As for the payouts, the benefit was increased to $160 per month for each child under the age of 6. It was also expanded to children 6-17,  and parents who have kids that age will receive a benefit of $60 per month for each child. It’s retroactive to Jan. 1, and as a parent of two children in that 6-17 group I will soon be attacking that mailbox with vigour looking for $840.

Parents receiving the UCCB or the Canada child tax benefit automatically get the enhanced amount, says Canada Revenue Agency. Even if you are not currently receiving either benefit, but have previously applied for a child who is under the age of 18 and still in you care, the cheque will arrive automatically. If you’ve never applied for either program, you need to go through the CRA’s website and set up an account.

So what’s going to happen next week when all these cheques start appearing? Bank of Montreal chief economist Douglas Porter predicts a lot of spending.

“People might pay down the odd credit card debt, which isn’t a bad thing, but I think most of it will get spent. It might not happen in the first month, but I suspect non-auto retail sales are going to be pretty strong in July and August,” Porter says.

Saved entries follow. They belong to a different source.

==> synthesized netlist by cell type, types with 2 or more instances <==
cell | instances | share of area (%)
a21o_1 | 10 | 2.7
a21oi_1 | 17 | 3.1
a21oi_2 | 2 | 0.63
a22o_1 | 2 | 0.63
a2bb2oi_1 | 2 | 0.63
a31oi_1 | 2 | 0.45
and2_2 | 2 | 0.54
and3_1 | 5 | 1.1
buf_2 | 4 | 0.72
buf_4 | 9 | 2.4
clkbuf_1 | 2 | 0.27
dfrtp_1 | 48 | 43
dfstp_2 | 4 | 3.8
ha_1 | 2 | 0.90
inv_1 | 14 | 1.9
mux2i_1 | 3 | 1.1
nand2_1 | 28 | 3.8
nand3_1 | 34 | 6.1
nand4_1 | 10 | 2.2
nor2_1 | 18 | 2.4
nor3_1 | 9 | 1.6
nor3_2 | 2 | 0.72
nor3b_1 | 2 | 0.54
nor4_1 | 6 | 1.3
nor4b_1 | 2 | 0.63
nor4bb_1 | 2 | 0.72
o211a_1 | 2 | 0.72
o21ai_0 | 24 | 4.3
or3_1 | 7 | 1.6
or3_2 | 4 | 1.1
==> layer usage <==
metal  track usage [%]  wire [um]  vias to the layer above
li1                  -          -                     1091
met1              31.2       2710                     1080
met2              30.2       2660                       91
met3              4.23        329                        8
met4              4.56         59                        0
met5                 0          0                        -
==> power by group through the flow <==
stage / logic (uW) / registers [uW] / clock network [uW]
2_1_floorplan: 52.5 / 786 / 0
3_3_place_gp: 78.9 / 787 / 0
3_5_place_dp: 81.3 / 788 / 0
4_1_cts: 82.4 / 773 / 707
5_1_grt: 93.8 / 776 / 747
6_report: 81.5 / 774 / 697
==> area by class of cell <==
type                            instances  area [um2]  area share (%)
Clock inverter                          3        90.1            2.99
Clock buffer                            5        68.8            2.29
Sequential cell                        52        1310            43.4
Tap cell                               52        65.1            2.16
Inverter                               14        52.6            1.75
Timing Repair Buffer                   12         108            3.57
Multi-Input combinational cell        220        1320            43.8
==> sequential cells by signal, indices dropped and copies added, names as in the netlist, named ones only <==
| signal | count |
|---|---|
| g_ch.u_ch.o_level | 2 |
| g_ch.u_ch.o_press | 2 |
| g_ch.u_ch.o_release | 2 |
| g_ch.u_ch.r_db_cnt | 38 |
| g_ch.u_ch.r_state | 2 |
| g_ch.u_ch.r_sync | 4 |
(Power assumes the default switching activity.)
File: src/rtl/keypad_scan_ctrl.sv
// keypad_scan_ctrl
//   Autonomous 4x4 active-low keypad scanner behind an Avalon-MM slave.
//   It drives one column low at a time and samples the synchronized rows.
//   A full-matrix snapshot is accepted after DEBOUNCE identical scans.
//   Newly pressed keys are queued as 4-bit codes {row, col} in a FIFO.
//
// Ports
//   clk, reset_n            clock, async active-low reset
//   address[1:0]            register select: 0 DATA, 1 STATUS, 2 CONTROL, 3 reserved
//   chipselect, write_n,    zero-wait-state slave strobes; a DATA read pops the FIFO
//   read_n, writedata[7:0]
//   readdata[7:0]           combinational register read mux
//   row_in[3:0]             keypad rows (async, active-low, pulled up)
//   col_out[3:0]            keypad columns, one driven low while scanning
//   irq                     level interrupt: irq_en & FIFO non-empty
//
// state | meaning
// IDLE  | scanning disabled, all columns released
// SCAN  | one column driven low; rows sampled at the end of each column step
// CMP   | one cycle: compare snapshot to previous scan and update debounce
// EMIT  | 16 cycles: push the code of each newly pressed key, in code order
module keypad_scan_ctrl #(
  parameter int SCAN_DIV   = 1000,
  parameter int DEBOUNCE   = 3,
  parameter int FIFO_DEPTH = 4
) (
  input  logic       clk,
  input  logic       reset_n,
  input  logic [1:0] address,
  input  logic       chipselect,
  input  logic       write_n,
  input  logic       read_n,
  input  logic [7:0] writedata,
  output logic [7:0] readdata,
  input  logic [3:0] row_in,
  output logic [3:0] col_out,
  output logic       irq
);
  localparam int STEP_W = $clog2(SCAN_DIV);
  localparam int PTR_W  = $clog2(FIFO_DEPTH);
  localparam int CNT_W  = PTR_W + 1;

  typedef enum logic [1:0] {ST_IDLE, ST_SCAN, ST_CMP, ST_EMIT} state_t;

  state_t            state_q;
  logic [3:0]        row_s1_q, row_s2_q;
  logic              scan_en_q, irq_en_q, ovf_q;
  logic [1:0]        col_q;
  logic [STEP_W-1:0] step_q;
  logic [3:0]        stable_q;
  logic [15:0]       snap_q, prev_q, acc_q, new_mask_q;
  logic [3:0]        emit_q;
  logic [3:0]        col_out_q;
  logic [3:0]        mem_q [FIFO_DEPTH];
  logic [PTR_W-1:0]  wr_ptr_q, rd_ptr_q;
  logic [CNT_W-1:0]  count_q;

  logic        wr_en, rd_en, fifo_empty, fifo_full;
  logic        pop, flush, push_req, push_ok;
  logic        snap_eq, accept;
  logic [3:0]  stable_d;
  logic [15:0] new_mask_d;
  logic [2:0]  cnt_sat;
  logic        unused_wdata;

  assign unused_wdata = ^writedata[7:3];

  assign wr_en      = chipselect & ~write_n;
  assign rd_en      = chipselect & ~read_n;
  assign fifo_empty = (count_q == '0);
  assign fifo_full  = (count_q == CNT_W'(FIFO_DEPTH));
  assign pop        = rd_en & (address == 2'd0) & ~fifo_empty;
  assign flush      = wr_en & (address == 2'd2) & writedata[2];

  // Snapshot bit index is col*4+row while the emitted code is row*4+col,
  // so the EMIT index is transposed when selecting the mask bit.
  assign push_req = (state_q == ST_EMIT) & new_mask_q[{emit_q[1:0], emit_q[3:2]}];
  assign push_ok  = push_req & (~fifo_full | pop);

  assign snap_eq    = (snap_q == prev_q);
  assign stable_d   = !snap_eq ? 4'd0 : ((stable_q == 4'hF) ? stable_q : stable_q + 4'd1);
  assign accept     = snap_eq & (stable_d >= 4'(DEBOUNCE - 1));
  assign new_mask_d = snap_q & ~acc_q;

  assign col_out = col_out_q;
  assign irq     = irq_en_q & ~fifo_empty;

  always_ff @(posedge clk or negedge reset_n) begin
    if (!reset_n) begin
      row_s1_q <= 4'hF;
      row_s2_q <= 4'hF;
    end else begin
      row_s1_q <= row_in;
      row_s2_q <= row_s1_q;
    end
  end

  always_ff @(posedge clk or negedge reset_n) begin
    if (!reset_n) begin
      state_q    <= ST_IDLE;
      col_q      <= 2'd0;
      step_q     <= '0;
      stable_q   <= 4'd0;
      snap_q     <= 16'h0;
      prev_q     <= 16'h0;
      acc_q      <= 16'h0;
      new_mask_q <= 16'h0;
      emit_q     <= 4'd0;
      col_out_q  <= 4'b1111;
    end else if (!scan_en_q) begin
      state_q    <= ST_IDLE;
      col_q      <= 2'd0;
      step_q     <= '0;
      stable_q   <= 4'd0;
      snap_q     <= 16'h0;
      prev_q     <= 16'h0;
      acc_q      <= 16'h0;
      new_mask_q <= 16'h0;
      emit_q     <= 4'd0;
      col_out_q  <= 4'b1111;
    end else begin
      case (state_q)
        ST_IDLE: begin
          state_q   <= ST_SCAN;
          col_q     <= 2'd0;
          step_q    <= STEP_W'(SCAN_DIV - 1);
          col_out_q <= 4'b1110;
        end
        ST_SCAN: begin
          // Down-counter; terminal count 0 is the last cycle of a column.
          if (step_q == '0) begin
            snap_q[{col_q, 2'b00} +: 4] <= ~row_s2_q;
            if (col_q == 2'd3) begin
              state_q   <= ST_CMP;
              col_q     <= 2'd0;
              col_out_q <= 4'b1111;
            end else begin
              col_q     <= col_q + 2'd1;
              step_q    <= STEP_W'(SCAN_DIV - 1);
              col_out_q <= ~(4'b0001 << (col_q + 2'd1));
            end
          end else begin
            step_q <= step_q - STEP_W'(1);
          end
        end
        ST_CMP: begin
          stable_q   <= stable_d;
          prev_q     <= snap_q;
          new_mask_q <= accept ? new_mask_d : 16'h0;
          if (accept) acc_q <= snap_q;
          if (accept && (new_mask_d != 16'h0)) begin
            state_q <= ST_EMIT;
            emit_q  <= 4'd0;
          end else begin
            state_q   <= ST_SCAN;
            step_q    <= STEP_W'(SCAN_DIV - 1);
            col_out_q <= 4'b1110;
          end
        end
        ST_EMIT: begin
          emit_q <= emit_q + 4'd1;
          if (emit_q == 4'd15) begin
            state_q    <= ST_SCAN;
            new_mask_q <= 16'h0;
            step_q     <= STEP_W'(SCAN_DIV - 1);
            col_out_q  <= 4'b1110;
          end
        end
        default: begin
          state_q   <= ST_IDLE;
          col_out_q <= 4'b1111;
        end
      endcase
    end
  end

  always_ff @(posedge clk or negedge reset_n) begin
    if (!reset_n) begin
      scan_en_q <= 1'b0;
      irq_en_q  <= 1'b0;
      ovf_q     <= 1'b0;
    end else begin
      if (wr_en && address == 2'd2) begin
        scan_en_q <= writedata[0];
        irq_en_q  <= writedata[1];
      end
      // A new drop wins over a simultaneous clear so the event is not lost.
      if (push_req && fifo_full && !pop && !flush) ovf_q <= 1'b1;
      else if (wr_en && address == 2'd1 && writedata[2]) ovf_q <= 1'b0;
    end
  end

  always_ff @(posedge clk or negedge reset_n) begin
    if (!reset_n) begin
      wr_ptr_q <= '0;
      rd_ptr_q <= '0;
      count_q  <= '0;
      for (int i = 0; i < FIFO_DEPTH; i++) mem_q[i] <= 4'h0;
    end else if (flush) begin
      wr_ptr_q <= '0;
      rd_ptr_q <= '0;
      count_q  <= '0;
    end else begin
      if (push_ok) begin
        mem_q[wr_ptr_q] <= emit_q;
        wr_ptr_q        <= wr_ptr_q + PTR_W'(1);
      end
      if (pop) rd_ptr_q <= rd_ptr_q + PTR_W'(1);
      count_q <= count_q + CNT_W'(push_ok) - CNT_W'(pop);
    end
  end

  always_comb begin
    cnt_sat = (32'(count_q) > 7) ? 3'd7 : 3'(count_q);
  end

  always_comb begin
    readdata = 8'h00;
    case (address)
      2'd0: if (!fifo_empty) readdata = {1'b1, 3'b000, mem_q[rd_ptr_q]};
      2'd1: readdata = {1'b0, cnt_sat, scan_en_q, ovf_q, fifo_full, ~fifo_empty};
      2'd2: readdata = {6'b0, irq_en_q, scan_en_q};
      default: readdata = 8'h00;
    endcase
  end
endmodule

File: config.mk
export PLATFORM = sky130hd
export DESIGN_NAME = keypad_scan_ctrl
export DESIGN_NICKNAME = d
export VERILOG_FILES = /design/src/rtl/keypad_scan_ctrl.sv
export SDC_FILE = /design/constraint.sdc
export NUM_CORES = 1
export LEC_CHECK = 0
export CORE_MARGIN = 2
export CORE_UTILIZATION = 55
export CTS_BUF_LIST = sky130_fd_sc_hd__clkbuf_2 sky130_fd_sc_hd__clkbuf_4 sky130_fd_sc_hd__clkbuf_8
export DETAILED_ROUTE_END_ITERATION = 12
export HOLD_SLACK_MARGIN = 0.08
export PLACE_DENSITY = 0.77
export SLEW_MARGIN = 20
export SYNTH_ARGS = -nofsm -noshare
export SYNTH_HDL_FRONTEND = slang
export SYNTH_SLANG_ARGS = --single-unit
File: constraint.sdc
create_clock -name clk -period 2.1 [get_ports clk]
set_input_delay 0.21 -clock clk [delete_from_list [all_inputs] [get_ports clk]]
set_output_delay 0.21 -clock clk [all_outputs]
set_load 0.01 [all_outputs]
; ---- Yosys cells after proc, flatten, opt, wreduce, memory -nomap -nowiden
; Cells that the tools add are included.
; W data, S select, Z words.
[totals]
reg_bits = 124
inputBits = 19
out_inout_bits = 13
wordCells = 169
[classes]
n_addsub = 9
order_cmp = 5
n_eq_ne = 22
n_shift = 3
mux = 59
n_bitwise = 22
n_reduce_logical = 27
[ops]
columns = cell, n
row1 = $mux W16, 11
row2 = $mux W4, 14
row3 = $mux W10, 5
row4 = $pmux W10 S4, 1
row5 = $bwmux W16, 2
row6 = $pmux W16 S2, 1
row7 = $mux W2, 12
row8 = $pmux W8 S3, 1
row9 = $and A16 B16 Y16, 1
row10 = $eq A16 B16 Y1, 1
row11 = $not A16 Y16, 1
row12 = $pmux W4 S4, 1
row13 = $reduce_bool A16 Y1, 1
row14 = $shift A4 B6 Y16 const A, 1
row15 = $shiftx A4 B6 Y16, 1
row16 = $ne A3 B3 Y1 const B, 4
row17 = $reduce_and A2 Y1, 6
row18 = $and A1 B1 Y1, 10
row19 = $logic_not A10 Y1, 1
row20 = $sub A10 B1 Y10 const B, 1
row21 = $reduce_and A3 Y1, 3
row22 = $add A4 B1 Y4 const B, 2
row23 = $bmux W4 S2, 1
row24 = $demux W4 S2, 1
row25 = other kinds (33), 64

; ---- Depth between registers and ports, before layout
[logic_depth]
word_depth = 9
mapped_depth = 10
mapped_depth_nobuf = 9

; ---- Least setup slack after synthesis
; No wires, ideal clock.
[synth_path]
path_kind = reg-to-reg
startpoint = register stable_q[0]
endpoint = register col_out_q[1], in the netlist col_out[1]
setup_ns = 0.102
arrival_time_ns = 2.223
required_time_ns = 1.998
slack_ns = -0.225
path_stages_with_launch = 8
path_buffers = 0
period_less_slack_ns = 2.325
path_cell_list = dfrtp_1 > ha_1 > a21boi_0 > a21oi_1 > nor3_1 > a2111oi_4 > a2111oi_0 > a2bb2oi_1
[synth_via]
elab_chain_len = 8
word_cells_on_any_way = 9
cone_classes = 1 x add/sub / 1 x order compare / 2 x eq/ne / 2 x mux / 1 x bitwise / 2 x reduce/logical
[synth_lines]
columns = element, line_no
row1 = start: declaration, 50  ; logic [3:0] stable_q;
row2 = start signal: assignment, 147  ; stable_q <= stable_d;
row3 = $add A4 B1 Y4 or $eq A4 B4 Y1 (tied branches), 81  ; assign stable_d = !snap_eq ? 4'd0 : ((stable_q == 4'hF) ? stable_q : stable_q + 4'd1);
row4 = $mux W4 (*) (2 in series), 81
row5 = $ge A4 B2 Y1 (*), 82  ; assign accept = snap_eq & (stable_d >= 4'(DEBOUNCE - 1));
row6 = $and A1 B1 Y1 (*), 82
row7 = $logic_and A1 B1 Y1 (*), 151  ; if (accept && (new_mask_d != 16'h0)) begin
row8 = $ne A3 B3 Y1 (no source line) (*), n/a
row9 = $reduce_and A3 Y1 (no source line) (*), n/a
row10 = end signal: assignment, 140  ; col_out_q <= ~(4'b0001 << (col_q + 2'd1));
row11 = end: declaration, 53  ; logic [3:0] col_out_q;
; Mark *: on every way between the ends. The rest lies on a longest branch, timed or not.
; A chain may end at the register's enable or synchronous reset.

; ---- Worst setup path in the final report
[layout_path]
startpoint = register snap_q[3]
endpoint = register emit_q[3]
[layout_via]
elab_chain_len = 7
word_cells_on_any_way = 9
cone_classes = 1 x order compare / 2 x eq/ne / 1 x mux / 2 x bitwise / 3 x reduce/logical
[layout_lines]
columns = element, line_no
row1 = start: declaration, 51  ; logic [15:0] snap_q, prev_q, acc_q, new_mask_q;
row2 = start signal: indexed assignment, 132  ; snap_q[{col_q, 2'b00} +: 4] <= ~row_s2_q;
row3 = $eq A16 B16 Y1, 80  ; assign snap_eq = (snap_q == prev_q);
row4 = $mux W4, 81
row5 = $ge A4 B2 Y1, 82
row6 = $and A1 B1 Y1, 82
row7 = $logic_and A1 B1 Y1 (*), 151
row8 = $ne A3 B3 Y1 (no source line) (*), n/a
row9 = $reduce_and A2 Y1 (no source line) (*), n/a
row10 = end signal: assignment, 161  ; emit_q <= emit_q + 4'd1;
row11 = end: declaration, 52  ; logic [3:0] emit_q;
; Marked as above.

==> results.tsv <==
stage	metric	value	unit
outcome	outcome	finished with violations	
outcome	violated checks	setup timing	
clocking	TritonCTS buffer count	17	
route	Residual DRC	0	
worst_hold_path	type of the tightest min-delay check	in2reg	
route	post-DR wirelength/cell	19.3	um
final_layout	diode count	0	
floorplanning	Core Area	0.0113	sq mm
power	Power Density	786	mW/mm^2
global_route	largest net degree at the start of global routing	48	
final_layout	nets@finish	746	
final_layout	Layout Area Growth over Synthesis	30.6	%
sta	part of the cycle the worst path needs	1.15	
yosys	Syn Nets	639	
sta	Slew @ Worst Pin	525	ps
critical_path	CP Capture Type	register	
critical_path	WP data required	2390	ps
clocking	Worst-Skew Late Latency	460	ps
route	antenna viol nets, final	0	
critical_path	Largest stage delay, worst path	500	ps
critical_path	crit-path most repeated cell	nand4_1	
critical_path	Crit-path slowest cell	a2111o_1	
yosys	FFs w/ async S/R, synth	1.00	
yosys	Seq cells post-synth	124	
flow_run	maximum capacitance violations	0	
clocking	clk root buf	clkbuf_8	
yosys	number of synthesized flops with an enable pin	0	
critical_path	worst path bufs/invs	2	
placed_design	PortBufs	26	
yosys	Syn. warnings	0	
route	post-DR vias/cell	6.05	
critical_path	crit path DAT	2710	ps
sta	RSZ-0062 raised after global routing	true	
floorplanning	Initial Utilization	0.558	
sta	Fin Setup TNS	-7790	ps
global_route	first-pass GRT wire length	25700	um
sta	final hold violations	0	
clocking	H-tree levels	4	
global_route	number of global-route vias before repair	5354	
floorplanning	Site Rows	39	
yosys	sequential-to-total area share from yosys stat	0.493	
sta	Final Critical Period	2410	ps
sta	Final setup viols	51	
floorplanning	Ports	32	
placed_design	RePlAce Congestion	0.891	
critical_path	Worst Setup Start Kind	register	
floorplanning	Chip Height	111	um
critical_path	cell family with the largest share of critical-path delay	simple AND/OR/NAND/NOR gates	
critical_path	critical-path cell list	xor2_2 -> nor4_4 -> nand4_4 -> a2111o_1 -> buf_6 -> buf_4 -> nand4_1 -> nand4_1	
route	First-pass DRT Iterations	5	
yosys	Primary FF master, synth	dfrtp_1	
clocking	TritonCTS clock tree	yes	
floorplanning	die area	0.0124	sq mm
sta	worst setup margin	-312	ps
final_layout	Util after Layout	0.729	
global_route	total track usage	0.261	
yosys	Syn Inst Count	602	
global_route	GR Overflow Total	0	
yosys	Unique masters post-synth	63	
global_route	initial antenna violation count	0	
sta	Slew Limit Fails	0	
yosys	Mapped Area	0.00632	sq mm
route	via count	5233	
clocking	CTS Buffer Depth	2	
final_layout	commonest non-fill, non-tap cells in the layout	dfrtp_1 (109), buf_4 (76), nor2_1 (65)	
clocking	clock sink total	124	
final_layout	most common cell after layout, fill and taps aside	dfrtp_1	
sta	clk_skew	20.6	ps
placed_design	pre-CTS setup slack	-528	ps
route	post-detailed-routing wire length	16700	um
route	initial drt markers	356	
critical_path	CP Max Fanout	5	
yosys	Syn Area/Cell	10.5	sq um
sta	Slew Limit Headroom	0.650	
placed_design	Detail Placement HPWL	10400	um
power	maximum VDD drop	0.000626	V
floorplanning	die width	111	um
final_layout	ratio of cells with drive above 1 in the final layout	0.350	
power	Pleak	3.63	nW
final_layout	fill cell count	744	
final_layout	FF/Latch Area	0.00312	sq mm
critical_path	Setup Crit Path Kind	reg2reg	
clocking	clk slew on worst S/H paths	70	ps
sta	FMAX	415	MHz
final_layout	multi-input combinational cell area	0.00346	sq mm
power	overall power	6.49	mW
==> synth_stat cells (5+ instances only) <==
cell type  count  area share
a21oi_1        8      0.0063
a22oi_1        5      0.0059
a32o_1         7       0.011
and2_1         5      0.0049
buf_1          6      0.0036
clkbuf_1      21       0.012
dfrtp_1      112        0.44
dfstp_2       12       0.050
ha_1          17       0.034
inv_1         17       0.010
mux2_2        21       0.037
mux2i_1       40       0.063
nand2_1       50       0.030
nand2b_1      18       0.018
nand3_1       30       0.024
nand4_1       11       0.011
nor2_1        70       0.042
nor2b_1        6      0.0059
nor3_1        13       0.010
o21ai_0       33       0.026
o31ai_1       12       0.014
xor2_1        17       0.024
==> worst register-to-register path, stage by stage (launching register included) <==
cell	delay (ps)
dfrtp_1	450
xor2_2	190
nor4_4	370
nand4_4	200
a2111o_1	500
buf_6	160
buf_4	140
nand4_1	100
nand4_1	150
==> logic make-up after synthesis <==
family | synth area share
AOI/OAI and AO/OA | 0.106
xor gates and xnor gates | 0.0291
adders and majority gates | 0.0368
buffers and inverters | 0.0289
DFF | 0.493
muxes | 0.115
and+or+nand+nor | 0.191
==> registers in the layout, indices dropped and copies added (netlist names) <==
| register | cells |
|---|---|
| new_mask_q | 16 |
| scan_en_q | 1 |
| col_out | 4 |
| col_q | 2 |
| snap_q | 16 |
| ovf_q | 1 |
| stable_q | 4 |
| wr_ptr_q | 2 |
| mem_q | 16 |
| prev_q | 16 |
| rd_ptr_q | 2 |
| cnt_sat | 3 |
| row_s2_q | 4 |
| acc_q | 16 |
| row_s1_q | 4 |
| step_q | 10 |
| irq_en_q | 1 |
| state_q | 2 |
| emit_q | 4 |
==> worst paths after layout <==
| check | from | end | slack [ps] | depth (start not counted) |
|---|---|---|---|---|
| setup / recovery | snap_q[3]$_DFFE_PN0P_ | emit_q[3]$_DFFE_PN0P_ | -310 | 8 |
| hold / removal | row_in[0] | row_s1_q[0]$_DFF_PN1_ | 160 | 1 |
| setup reg to reg | snap_q[3]$_DFFE_PN0P_ | emit_q[3]$_DFFE_PN0P_ | -310 | 8 |
| hold reg to reg | row_s1_q[2]$_DFF_PN1_ | row_s2_q[2]$_DFF_PN1_ | 360 | 0 |
| max in group asynchronous | reset_n | col_out[3]$_DFFE_PN1P_ | 1120 | 3 |
| min in group asynchronous | reset_n | acc_q[3]$_DFFE_PN0P_ | 290 | 2 |
==> metrics by stage <==
stage	cells	area (sq um)	hold WS [ps]
2_1_floorplan	602	6390	-85.6
3_3_place_gp	812	7290	216
3_5_place_dp	812	7290	219
4_1_cts	853	7890	143
5_1_grt	865	8260	142
6_report	865	8260	159
==> routing by layer <==
metal,vias to the layer above,wire (um),global-route usage
met1,2648,6690,0.315
met4,0,525,0.0988
met2,182,8710,0.450
met5,-,0,0
met3,47,737,0.0689
li1,2356,-,-
==> what timing repair did <==
| item | in CTS | in global routing |
|---|---|---|
| hold buffers | 1 | 0 |
| cloned | 1 | 1 |
| hold endpoints to repair | 32 | 0 |
| setup endpoints to repair | 80 | 79 |
| buffers inserted | 9 | 12 |
| pin swaps | 21 | 38 |
| resized for setup | 60 | 71 |
==> power breakdown <==
| part | total, mW | switching [mW] | internal, mW |
|---|---|---|---|
| clock network | 2.05 | 0.977 | 1.07 |
| logic | 1.69 | 0.904 | 0.790 |
| registers | 2.75 | 0.190 | 2.56 |
| total | 6.49 | 2.07 | 4.42 |
==> final cells by class <==
| class | instances | area share |
|---|---|---|
| inverter | 17 | 0.00773 |
| tap | 143 | 0.0217 |
| sequential | 124 | 0.378 |
| clock buffer | 22 | 0.0359 |
| clock inverter | 10 | 0.0111 |
| multi-input combinational | 432 | 0.419 |
| timing repair buffer | 117 | 0.127 |
(Power assumes the default switching activity.)
===== src/rtl/link_readburst_arb_if.sv =====
// Requester-side and memory-side readburst signals of the link arbiter.
interface link_readburst_arb_if #(
    parameter int unsigned CHANNELS = 2,
    parameter int unsigned ADDR_W   = 32,
    parameter int unsigned DATA_W   = 96
);
    import link_readburst_arb_pkg::*;

    localparam int unsigned CH_W = ch_w_f(CHANNELS);

    logic [CHANNELS-1:0]          req_readburst_do;
    logic [CHANNELS-1:0]          req_readburst_done;
    logic [CHANNELS*ADDR_W-1:0]   req_readburst_address;
    logic [CHANNELS*DW_LEN_W-1:0] req_readburst_dword_length;
    logic [CHANNELS*BL_LEN_W-1:0] req_readburst_byte_length;
    logic [DATA_W-1:0]            req_readburst_data;

    logic                         resp_readburst_do;
    logic                         resp_readburst_done;
    logic [ADDR_W-1:0]            resp_readburst_address;
    logic [DW_LEN_W-1:0]          resp_readburst_dword_length;
    logic [BL_LEN_W-1:0]          resp_readburst_byte_length;
    logic [DATA_W-1:0]            resp_readburst_data;
    logic [CH_W-1:0]              resp_readburst_channel;

    modport slave (
        input  req_readburst_do, req_readburst_address, req_readburst_dword_length,
               req_readburst_byte_length, resp_readburst_done, resp_readburst_data,
        output req_readburst_done, req_readburst_data, resp_readburst_do,
               resp_readburst_address, resp_readburst_dword_length,
               resp_readburst_byte_length, resp_readburst_channel
    );

    modport master (
        output req_readburst_do, req_readburst_address, req_readburst_dword_length,
               req_readburst_byte_length, resp_readburst_done, resp_readburst_data,
        input  req_readburst_done, req_readburst_data, resp_readburst_do,
               resp_readburst_address, resp_readburst_dword_length,
               resp_readburst_byte_length, resp_readburst_channel
    );

endinterface


===== src/rtl/link_readburst_rr_arbiter.sv =====
// Combinational round-robin pick: first eligible index after last_grant, wrapping.
module link_readburst_rr_arbiter
    import link_readburst_arb_pkg::*;
#(
    parameter int unsigned CHANNELS = 2,
    localparam int unsigned CH_W    = ch_w_f(CHANNELS)
) (
    input  logic [CHANNELS-1:0] eligible,
    input  logic [CH_W-1:0]     last_grant,
    output logic                grant_valid,
    output logic [CH_W-1:0]     grant_idx
);

    int unsigned cand;

    // Walk from farthest to nearest so the nearest eligible index wins
    always_comb begin
        grant_valid = 1'b0;
        grant_idx   = '0;
        cand        = 0;
        for (int unsigned k = CHANNELS; k >= 1; k--) begin
            cand = (32'(last_grant) + k) % CHANNELS;
            if (eligible[CH_W'(cand)]) begin
                grant_valid = 1'b1;
                grant_idx   = CH_W'(cand);
            end
        end
    end

endmodule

The natural place to consider investing the child tax credit is into an RESP

Even the Bank of Canada expects the money will burn a hole in the wallets of parents: “Consumption is expected to accelerate as household disposable income receives a boost from retroactive federal payments to families with children,” the central bank said, in its policy report issued this past week.
Talk to financial planners about what to do with the money and you get an almost universal response: a contribution to a registered education savings plan. It’s easy to justify because the government offers 20 per cent matching funds on contributions — a $2,500 deposit per child gets you the maximum $500 annual grant.

“The natural place to consider investing the child tax credit is into an RESP,” says Toronto certified financial planner Ted Rechtshaffen, adding that you always want to capitalize on free government money.